● **TASK REQUIREMENTS**: Lines from the top of the entries down to the line with "export VERILOG_FILES = /design/src/hdl/ufn_pkg.sv" must be set down exactly as they stand, with both ends retained.

● **SOURCE MATERIAL**:
$ cat config.mk
export PLATFORM = sky130hd
export DESIGN_NAME = ufn_frame_core
export DESIGN_NICKNAME = d
export VERILOG_FILES = /design/src/hdl/ufn_pkg.sv /design/src/hdl/ufn_strobe_sync.sv /design/src/hdl/ufn_frame_core.sv
export VERILOG_INCLUDE_DIRS = /design/src /design/src/hdl
export SDC_FILE = /design/constraint.sdc
export NUM_CORES = 1
export LEC_CHECK = 0
export ABC_AREA = 1
export BUFFER_PORTS_ARGS = -buffer_cell sky130_fd_sc_hd__buf_4
export CORE_UTILIZATION = 45
export CTS_BUF_LIST = sky130_fd_sc_hd__clkbuf_8
export DETAILED_ROUTE_END_ITERATION = 12
export GPL_ROUTABILITY_DRIVEN = 0
export PLACE_DENSITY = 0.73
export SLEW_MARGIN = 25
export SYNTH_ARGS = -nofsm -noshare
export SYNTH_HDL_FRONTEND = slang
export SYNTH_SLANG_ARGS = --single-unit
$ cat constraint.sdc
create_clock -name clk -period 3.8 [get_ports clk]
set_clock_uncertainty 0.15 [all_clocks]
set_input_delay 0.76 -clock clk [delete_from_list [all_inputs] [get_ports clk]]
set_output_delay 0.76 -clock clk [all_outputs]
set_load 0.02 [all_outputs]
$ cat src/hdl/ufn_cfg.svh
// constants for the frame index and low-speed cutoff block
// assumes: included by the frame core module only
`ifndef UFN_CFG_SVH
`define UFN_CFG_SVH

`define UFN_RD_FRAME_INDEX  8'h0F
`define UFN_WR_FRAME_INDEX  8'h8F
`define UFN_RD_LS_LIMIT     8'h11
`define UFN_WR_LS_LIMIT     8'h91
`define UFN_FN_W            16
`define UFN_LST_W           11
`define UFN_FR_W            14
`define UFN_LST_RESET       11'h628
`define UFN_FI_NOMINAL      14'h2EDF
`define UFN_WR_WAIT_CYC     2

`endif

$ cat src/hdl/ufn_pkg.sv
// types for the frame index and low-speed cutoff block
// assumes: compiled before the design modules
package ufn_pkg;
	typedef enum logic [1:0] {
		UFN_IDLE,
		UFN_WRITE,
		UFN_WAIT,
		UFN_DONE
	} ufn_state_t;
endpackage

$ cat src/hdl/ufn_strobe_sync.sv
// two-flop synchroniser for a level input from outside the clock domain
// assumes: single clock, asynchronous active-high reset
`timescale 1ns/1ns
module ufn_strobe_sync (
	// clock and reset
	input  wire logic clk,
	input  wire logic rst,
	// level in and out
	input  wire logic async_in,
	output logic      sync_out
);
	logic stage1;

	// first stage is read only by the second
	always_ff @(posedge clk or posedge rst) begin
		if (rst) begin
			stage1   <= 1'b0;
			sync_out <= 1'b0;
		end else begin
			stage1   <= async_in;
			sync_out <= stage1;
		end
	end
endmodule

$ cat src/hdl/ufn_frame_core.sv
// frame index counter, start-of-frame shared-area write and low-speed cutoff
// assumes: frame timer on the same clock gives reload strobe and bits left;
// memory port of the shared area answers with a one-cycle done pulse
//
// Chosen here: strobed register access.
`timescale 1ns/1ns
`include "ufn_cfg.svh"
module ufn_frame_core
	import ufn_pkg::*;
(
	// clock and reset
	input  wire logic                   clk,
	input  wire logic                   rst,
	// command port
	input  wire logic [7:0]             cmd_addr,
	input  wire logic [31:0]            cmd_wdata,
	input  wire logic                   cmd_wr,
	input  wire logic                   cmd_rd,
	output logic      [31:0]            cmd_rdata,
	// frame timer
	input  wire logic                   reload_pulse,
	input  wire logic [`UFN_FR_W-1:0]   bit_times_left,
	input  wire logic                   run_level,
	// shared area write port
	output logic                        shared_wr_req,
	output logic      [15:0]            shared_wr_data,
	input  wire logic                   shared_wr_done,
	// scheduler
	input  wire logic                   sof_sent,
	input  wire logic                   ls_request,
	output logic                        ls_go,
	output logic                        desc_read_ok,
	output logic                        sof_event_flag
);
	logic [`UFN_FN_W-1:0]  frame_count_field;
	logic [`UFN_LST_W-1:0] lowspeed_cutoff;
	logic                  lst_locked;
	logic                  run_sync;
	logic                  run_prev;
	logic                  pend_sof;
	ufn_state_t            state;
	ufn_state_t            next_state;

	// run-state level from the operational control crosses into this domain
	ufn_strobe_sync u_run_sync (
		.clk      (clk),
		.rst      (rst),
		.async_in (run_level),
		.sync_out (run_sync)
	);

	// decode of commands
	wire run_entry  = run_sync & ~run_prev;
	// the frame timer counts bit times down and pulses on each reload, so the
	// nominal interval only sets how often this strobe arrives
	wire inc_fn     = reload_pulse | run_entry;
	wire wr_lst     = cmd_wr & (cmd_addr == `UFN_WR_LS_LIMIT);
	wire rd_fn      = cmd_rd & (cmd_addr == `UFN_RD_FRAME_INDEX);
	wire rd_lst     = cmd_rd & (cmd_addr == `UFN_RD_LS_LIMIT);
	wire [`UFN_FN_W-1:0] next_fn = frame_count_field + 16'h0001;     // wraps naturally
	wire [`UFN_FR_W-1:0] lst_ext = {3'h0, lowspeed_cutoff};

	// low-speed admission compares bits left against cutoff
	assign ls_go = ls_request & (bit_times_left >= lst_ext);

	// descriptors may be read only once the index has landed in the area
	assign desc_read_ok = (state == UFN_IDLE) & ~pend_sof;

	// frame index: read-only to software, advance on reload or run entry
	always_ff @(posedge clk or posedge rst) begin
		if (rst) begin
			frame_count_field <= 16'h0000;
			run_prev          <= 1'b0;
		end else begin
			run_prev <= run_sync;
			if (inc_fn)
				frame_count_field <= next_fn;
		end
	end

	// cutoff takes the first software write, then holds so it never drifts
	always_ff @(posedge clk or posedge rst) begin
		if (rst) begin
			lowspeed_cutoff <= `UFN_LST_RESET;
			lst_locked      <= 1'b0;
		end else if (wr_lst && !lst_locked) begin
			lowspeed_cutoff <= cmd_wdata[`UFN_LST_W-1:0];
			lst_locked      <= 1'b1;
		end
	end

	// shared-area write sequence after increment and start-of-frame
	always_comb begin
		next_state = state;
		unique case (state)
			UFN_IDLE:  if (pend_sof && sof_sent) next_state = UFN_WRITE;
			UFN_WRITE: next_state = UFN_WAIT;
			UFN_WAIT:  if (shared_wr_done) next_state = UFN_DONE;
			UFN_DONE:  next_state = UFN_IDLE;
		endcase
	end

	always_ff @(posedge clk or posedge rst) begin
		if (rst) begin
			state    <= UFN_IDLE;
			pend_sof <= 1'b0;
		end else begin
			state <= next_state;
			if (inc_fn)
				pend_sof <= 1'b1;
			else if (state == UFN_IDLE && sof_sent)
				pend_sof <= 1'b0;
		end
	end

	// write request and data held from registers
	always_ff @(posedge clk or posedge rst) begin
		if (rst) begin
			shared_wr_req  <= 1'b0;
			shared_wr_data <= 16'h0000;
		end else begin
			if (next_state == UFN_WRITE)
				shared_wr_data <= frame_count_field;
			shared_wr_req <= (next_state == UFN_WRITE) | (next_state == UFN_WAIT);
		end
	end

	// start-of-frame flag: hardware set wins over software clear by code 8F
	wire clr_sf = cmd_wr & (cmd_addr == `UFN_WR_FRAME_INDEX);
	always_ff @(posedge clk or posedge rst) begin
		if (rst)
			sof_event_flag <= 1'b0;
		else if (state == UFN_DONE)
			sof_event_flag <= 1'b1;
		else if (clr_sf)
			sof_event_flag <= 1'b0;
	end

	// read data one cycle after the strobe, unmapped reads give zero
	always_ff @(posedge clk or posedge rst) begin
		if (rst)
			cmd_rdata <= 32'h0000_0000;
		else if (rd_fn)
			cmd_rdata <= {16'h0000, frame_count_field};
		else if (rd_lst)
			cmd_rdata <= {21'h000000, lowspeed_cutoff};
		else
			cmd_rdata <= 32'h0000_0000;
	end

	// checks on the frame index: one step per strobe, never a step without one,
	// so software can safely extend the count by watching the wrap
	fn_step_a: assert property (@(posedge clk) disable iff (rst)
		inc_fn |=> frame_count_field == $past(frame_count_field) + 16'h0001)
		else $error("frame index did not step");

	fn_wrap_a: assert property (@(posedge clk) disable iff (rst)
		inc_fn && frame_count_field == 16'hFFFF |=> frame_count_field == 16'h0000)
		else $error("frame index did not wrap");

	fn_hold_a: assert property (@(posedge clk) disable iff (rst)
		!inc_fn |=> $stable(frame_count_field))
		else $error("frame index moved without cause");

	run_inc_a: assert property (@(posedge clk) disable iff (rst)
		run_entry |=> frame_count_field != $past(frame_count_field))
		else $error("no increment on run entry");

	run_once_a: assert property (@(posedge clk) disable iff (rst)
		run_entry |=> !run_entry)
		else $error("run entry seen twice");

	wr_no_fn_a: assert property (@(posedge clk) disable iff (rst)
		clr_sf && !inc_fn |=> $stable(frame_count_field))
		else $error("index write changed the index");

	pend_set_a: assert property (@(posedge clk) disable iff (rst)
		inc_fn |=> pend_sof)
		else $error("increment left no pending write");

	// checks on the shared-area write sequence; descriptors must wait for it
	write_start_a: assert property (@(posedge clk) disable iff (rst)
		state == UFN_IDLE && pend_sof && sof_sent |=> state == UFN_WRITE)
		else $error("write did not start after sof");

	idle_hold_a: assert property (@(posedge clk) disable iff (rst)
		state == UFN_IDLE && !(pend_sof && sof_sent) |=> state == UFN_IDLE)
		else $error("write started without cause");

	write_step_a: assert property (@(posedge clk) disable iff (rst)
		state == UFN_WRITE |=> state == UFN_WAIT)
		else $error("write did not move to wait");

	wait_hold_a: assert property (@(posedge clk) disable iff (rst)
		state == UFN_WAIT && !shared_wr_done |=> state == UFN_WAIT)
		else $error("wait left before done");

	done_idle_a: assert property (@(posedge clk) disable iff (rst)
		state == UFN_DONE |=> state == UFN_IDLE)
		else $error("done did not return to idle");

	req_busy_a: assert property (@(posedge clk) disable iff (rst)
		state == UFN_WRITE || state == UFN_WAIT |-> shared_wr_req)
		else $error("write request dropped early");

	req_quiet_a: assert property (@(posedge clk) disable iff (rst)
		state == UFN_IDLE || state == UFN_DONE |-> !shared_wr_req)
		else $error("write request outside a write");

	wr_data_a: assert property (@(posedge clk) disable iff (rst)
		$rose(shared_wr_req) |-> shared_wr_data == $past(frame_count_field))
		else $error("shared write data wrong");

	pend_clr_a: assert property (@(posedge clk) disable iff (rst)
		state == UFN_IDLE && sof_sent && !inc_fn |=> !pend_sof)
		else $error("pending write not taken");

	pend_hold_a: assert property (@(posedge clk) disable iff (rst)
		pend_sof && !(state == UFN_IDLE && sof_sent) |=> pend_sof)
		else $error("pending write lost");

	desc_block_a: assert property (@(posedge clk) disable iff (rst)
		shared_wr_req |-> !desc_read_ok)
		else $error("descriptor read allowed during write");

	desc_pend_a: assert property (@(posedge clk) disable iff (rst)
		pend_sof |-> !desc_read_ok)
		else $error("descriptor read allowed before write");

	desc_free_a: assert property (@(posedge clk) disable iff (rst)
		state == UFN_IDLE && !pend_sof |-> desc_read_ok)
		else $error("descriptor read held off when idle");

	// checks on the start-of-frame flag; the hardware set wins over a clear
	sof_after_wr_a: assert property (@(posedge clk) disable iff (rst)
		state == UFN_WAIT && shared_wr_done |=> ##1 sof_event_flag)
		else $error("sof flag not set after write");

	flag_set_a: assert property (@(posedge clk) disable iff (rst)
		state == UFN_DONE |=> sof_event_flag)
		else $error("sof flag not set on done");

	flag_clr_a: assert property (@(posedge clk) disable iff (rst)
		clr_sf && state != UFN_DONE |=> !sof_event_flag)
		else $error("sof flag not cleared");

	flag_hold_a: assert property (@(posedge clk) disable iff (rst)
		sof_event_flag && !clr_sf |=> sof_event_flag)
		else $error("sof flag dropped by itself");

	flag_quiet_a: assert property (@(posedge clk) disable iff (rst)
		!sof_event_flag && state != UFN_DONE |=> !sof_event_flag)
		else $error("sof flag set without a write");

	// checks on low-speed admission and the cutoff register
	wire [`UFN_LST_W-1:0] wr_cut = cmd_wdata[`UFN_LST_W-1:0];

	ls_gate_a: assert property (@(posedge clk) disable iff (rst)
		ls_go |-> bit_times_left >= lst_ext)
		else $error("low-speed start below cutoff");

	ls_block_a: assert property (@(posedge clk) disable iff (rst)
		ls_request && bit_times_left < lst_ext |-> !ls_go)
		else $error("low-speed start not refused");

	ls_idle_a: assert property (@(posedge clk) disable iff (rst)
		!ls_request |-> !ls_go)
		else $error("low-speed start without request");

	lst_lock_a: assert property (@(posedge clk) disable iff (rst)
		lst_locked |=> $stable(lowspeed_cutoff))
		else $error("cutoff changed after lock");

	lst_first_a: assert property (@(posedge clk) disable iff (rst)
		wr_lst && !lst_locked |=> lowspeed_cutoff == $past(wr_cut))
		else $error("first cutoff write lost");

	lst_lock_set_a: assert property (@(posedge clk) disable iff (rst)
		wr_lst |=> lst_locked)
		else $error("cutoff not locked after write");

	// checks on read data; they stand one cycle and are zero otherwise
	rd_fn_a: assert property (@(posedge clk) disable iff (rst)
		rd_fn |=> cmd_rdata == {16'h0000, $past(frame_count_field)})
		else $error("frame index read wrong");

	rd_lst_a: assert property (@(posedge clk) disable iff (rst)
		rd_lst |=> cmd_rdata == {21'h000000, $past(lowspeed_cutoff)})
		else $error("cutoff read wrong");

	rd_none_a: assert property (@(posedge clk) disable iff (rst)
		!cmd_rd |=> cmd_rdata == 32'h0000_0000)
		else $error("read data outside a read");

	rd_upper_a: assert property (@(posedge clk) disable iff (rst)
		cmd_rdata[31:16] == 16'h0000)
		else $error("reserved read bits set");
endmodule

After elaboration in Yosys (flattened, before gate mapping)
Index checks and enable logic that the tools add are counted.
Word-level totals
  input port bits: 63
  output and inout port bits: 52
  word-level logic and storage cells: 50
  register bits after elaboration: 84
Operators by class
  order comparisons: 1
  $add $sub $neg: 1
  equal/unequal tests: 9
  reduce and logical (&&, ||, !) cells: 7
  bitwise gates (word level): 11
  muxes and demuxes: 9
Operator list (count)
  16-bit by 1-bit adder with 16-bit output, second input constant: 1
  8-bit == test, second input constant: 2
  16-bit 2-to-1 mux: 1
  14-bit by 11-bit >= comparator with 1-bit output: 1
  11-bit 2-to-1 mux: 1
  8-bit by 4-bit == test with 1-bit output, second input constant: 1
  8-bit by 5-bit == test with 1-bit output, second input constant: 1
  2-bit one-hot mux with 4 select lines: 1
  1-bit AND: 7
  2-bit == test, second input constant: 3
  2-bit by 1-bit == test with 1-bit output, second input constant: 2
  1-bit 2-to-1 mux: 4
  2-bit 2-to-1 mux: 2
  2-bit nonzero test: 2
  1-bit logical AND: 3
  2-bit logical NOT: 1
  1-bit NOT: 2
  1-bit bitwise OR: 2
  1-bit logical NOT: 1

Longest topological paths before layout
  depth after elaboration: 5
  mapped depth: 11
  mapped depth without buffers: 11

By module
From an unflattened synthesis, not the netlist that was laid out.
Unflattened totals
  cell total of the unflattened synthesis: 377
  area total of the unflattened synthesis: 3404.5 sq um
By module, submodules not included
  ufn_frame_core: sequential area each 1656.6 sq um, times used 1, cells each 374, area each 3350.7 sq um
  ufn_strobe_sync: sequential area each 50.0 sq um, times used 1, cells each 3, area each 53.8 sq um

Worst setup path before layout
OpenSTA, ideal clock, no wires.
  kind: input-to-output
  start: input bit_times_left[10]
  end: output ls_go
  stages on the path: 9
  arrival time: 1.774 ns
  setup slack: 1.116 ns
  buffers on the path: 0
  required time: 2.890 ns
  cells stage by stage: ha_1 > inv_1 > nor2_1 > nand2_1 > nor2_1 > nand2_1 > nor2_1 > nor2_1 > nor2_1
On the way
  word-level cells in the longest chain between the ends: 2
Ends and longest elaborated chain
  from (decl): line ufn_frame_core.sv:22  | input wire logic [`UFN_FR_W-1:0] bit_times_left,
  14-bit by 11-bit >= comparator with 1-bit output: line ufn_frame_core.sv:64  | assign ls_go = ls_request & (bit_times_left >= lst_ext);
  1-bit AND: line ufn_frame_core.sv:64
  to (decl): line ufn_frame_core.sv:31  | output logic ls_go,
No other way between the ends.

Final worst setup path
  start: register lowspeed_cutoff[10]
  end: output ls_go
On the way
  word-level cells in the longest chain between the ends: 2
Ends and longest elaborated chain
  from (decl): line ufn_frame_core.sv:36  | logic [`UFN_LST_W-1:0] lowspeed_cutoff;
  from (signal assigned): line ufn_frame_core.sv:84  | lowspeed_cutoff <= `UFN_LST_RESET;
  from (signal assigned): line ufn_frame_core.sv:87  | lowspeed_cutoff <= cmd_wdata[`UFN_LST_W-1:0];
  14-bit by 11-bit >= comparator with 1-bit output: line ufn_frame_core.sv:64
  1-bit AND: line ufn_frame_core.sv:64
No other way between the ends.

==> flow_summary.json <==
{
  "first_global_vias": 2409,
  "vias": 2519,
  "antenna_found_initial": 0,
  "hp-class": "reg -> reg",
  "die-area_mm2": 0.00791,
  "critPathMaxStageDelay_ps": 530,
  "clock_sinks": 68,
  "run_status": "completed",
  "ant_nets": 0,
  "reg2reg_setup_slack_ps": 1930,
  "synth_area_mm2": 0.00340,
  "worstPathRequired_ps": 2890,
  "final-max-slew-violation-count": 0,
  "setup.worst_path.start_class": "flip-flop",
  "first_iter_violations": 66,
  "top_usage_layer": "met2",
  "grt_max_degree": 33,
  "initial_core_util_pct": 46.6,
  "cts_setup_buffers": 0,
  "ys_warn_count": 0,
  "synth-seq-cells": 68,
  "finalPower_mw": 2.24,
  "cp_data_arrival_time_ps": 1980,
  "tightestPinTransition_ps": 623,
  "cts_max_level": 3,
  "critical_path.top_delay_family": "simple AND/OR/NAND/NOR gates",
  "cts_resized": 0,
  "synth_cells": 376,
  "power_frac_clock_pct": 24.3,
  "hold_violations": 0,
  "pwr-share-comb_pct": 32.8,
  "crit_path_top_delay_cell": "dfstp_2",
  "cts_root_buffer": "clkbuf_8",
  "grt.met3_usage_pct": 4.89,
  "power_density_mw_per_mm2": 535,
  "post-route-period-util_pct": 76.1,
  "n_antenna_cell": 0,
  "cp_max_fo": 2,
  "die_h_um": 88.9,
  "cp-end-kind": "primary output",
  "core_area_mm2": 0.00729,
  "clk-insertion-delay-late_ps": 340,
  "path_clk_slew_ps": 70,
  "cts_buffer_depth": 2,
  "finish.net_count": 538,
  "worst_path_most_repeated_cell": "nor2_1",
  "cts_buffers": 9,
  "synth.yosys.seq_area_share_pct": 50.2,
  "vdd_drop_max_mv": 0.206,
  "die_x_um": 88.9,
  "cp-startpoint": "lowspeed_cutoff[10]$_DFFE_PP1P_",
  "path_class": "reg -> out",
  "cts_hold_buf": 0,
  "dpl.hpwl_um": 4830,
  "syn2layout_area_growth_pct": 23.2,
  "critPathBufInv": 3,
  "p_leak_nw": 2.19,
  "path_cells": "inv_1, ha_1, inv_1, nor2_1, nand2_1, nor2_1, nand2_1, nor2_1, nor2_1, nor2_1, buf_4",
  "numPortBuffers": 77,
  "synth.avg_cell_area_um2": 9.04,
  "r2r-start": "state[0]$_DFF_PP0_",
  "met2_usage_pct": 30.1,
  "seqPwrFrac_pct": 42.8,
  "synth.area.top_cells": "dfrtp_1 (47%), nand2_1 (7.2%), ha_1 (6.3%)",
  "setup_viol": 0,
  "cp.depth": 11,
  "reg2reg_to": "shared_wr_data[7]$_DFFE_PP0N_",
  "grtUsageTotal_pct": 18.0,
  "design.portCount": 115,
  "via_per_inst": 4.48,
  "switching_power_uw": 803,
  "grt_pass1_wl_um": 10500,
  "grt_remaining_overflow": 0,
  "whs_ps": 201,
  "route.detailed.drc": 0,
  "postLayoutCoreUtil_pct": 57.4,
  "dr.pass1.iters": 4,
  "switching_share_pct": 35.8,
  "drive_gt1_share_pct": 30.5,
  "row_count": 31,
  "yosys.area.top_type_share_pct": 47.1,
  "use_met1_pct": 21.2,
  "totalWireLength_um": 6250,
  "fmax_ghz": 0.346,
  "rr_worst_depth": 8,
  "maxCapViolCount": 0,
  "cp-endpoint": "ls_go",
  "tritoncts": "yes",
  "setup_tns_ps": 0,
  "wl_per_cell_um": 11.1,
  "rsz0062_at_grt": "false",
  "synth_top_area_cell": "dfrtp_1",
  "synthDistinctLibCells": 28,
  "hold_depth": 0,
  "finalCriticalPeriod_ps": 2890,
  "slew_headroom_pct": 58.3,
  "intPower_mw": 1.44
}
[worst register-to-register path: stages (launching register included)]
cell and delay [ps]:
dfrtp_1 410, inv_1 110, ha_1 160, o21ai_0 80, mux2i_1 180, ha_1 170, buf_4 290, nor2_1 120
a21oi_1 130
[power groups by stage]
stage | sequential, mW | clock [mW] | combinational (mW)
final | 0.961 | 0.546 | 0.736
after global routing | 0.981 | 0.596 | 0.834
after CTS | 0.963 | 0.562 | 0.749
after detailed placement | 0.976 | 0 | 0.746
after global placement | 0.972 | 0 | 0.723
after floorplan | 1.06 | 0 | 0.402
[synth_stat cells, drive strengths merged]
library cell  number
clkbuf             3
nand4              5
o21ai             16
dfstp              4
nand2             66
mux2i              1
a21oi             29
inv               56
buf               21
nand3             17
conb               1
nor2              61
xor2              10
a21o               1
and2               1
ha                17
dfrtp             64
nor3               3
[routing by layer]
layer  wire length (um)  share of wire [%]
met1               2750                 44
met3                324                5.2
met4                104                1.7
met5                  0                  0
met2               3060                 49
[per-stage QoR]
stage	setup slack, ps	cell area (um^2)	instances
after floorplan	1120	3460	391
after global placement	1010	4000	546
final	908	4190	562
after global routing	712	4190	562
after detailed placement	954	4000	546
after CTS	870	4190	562
[worst min path at each step]
stage / from / end
2_1_floorplan: u_run_sync.stage1$_DFF_PP0_ / u_run_sync.sync_out$_DFF_PP0_
3_3_place_gp: u_run_sync.stage1$_DFF_PP0_ / u_run_sync.sync_out$_DFF_PP0_
3_5_place_dp: u_run_sync.stage1$_DFF_PP0_ / u_run_sync.sync_out$_DFF_PP0_
4_1_cts: u_run_sync.stage1$_DFF_PP0_ / u_run_sync.sync_out$_DFF_PP0_
5_1_grt: u_run_sync.stage1$_DFF_PP0_ / u_run_sync.sync_out$_DFF_PP0_
6_report: u_run_sync.stage1$_DFF_PP0_ / u_run_sync.sync_out$_DFF_PP0_
[kinds of logic after synthesis]
logic type,share of synthesized area (%)
other,0.110
and+or+nand+nor,20.5
DFF,50.2
AOI/OAI and AO/OA,8.61
muxes,0.294
adders and majority gates,6.25
buffers and inverters,11.5
xor gates and xnor gates,2.58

● **RESULT**:
$ cat config.mk
export PLATFORM = sky130hd
export DESIGN_NAME = ufn_frame_core
export DESIGN_NICKNAME = d
export VERILOG_FILES = /design/src/hdl/ufn_pkg.sv /design/src/hdl/ufn_strobe_sync.sv /design/src/hdl/ufn_frame_core.sv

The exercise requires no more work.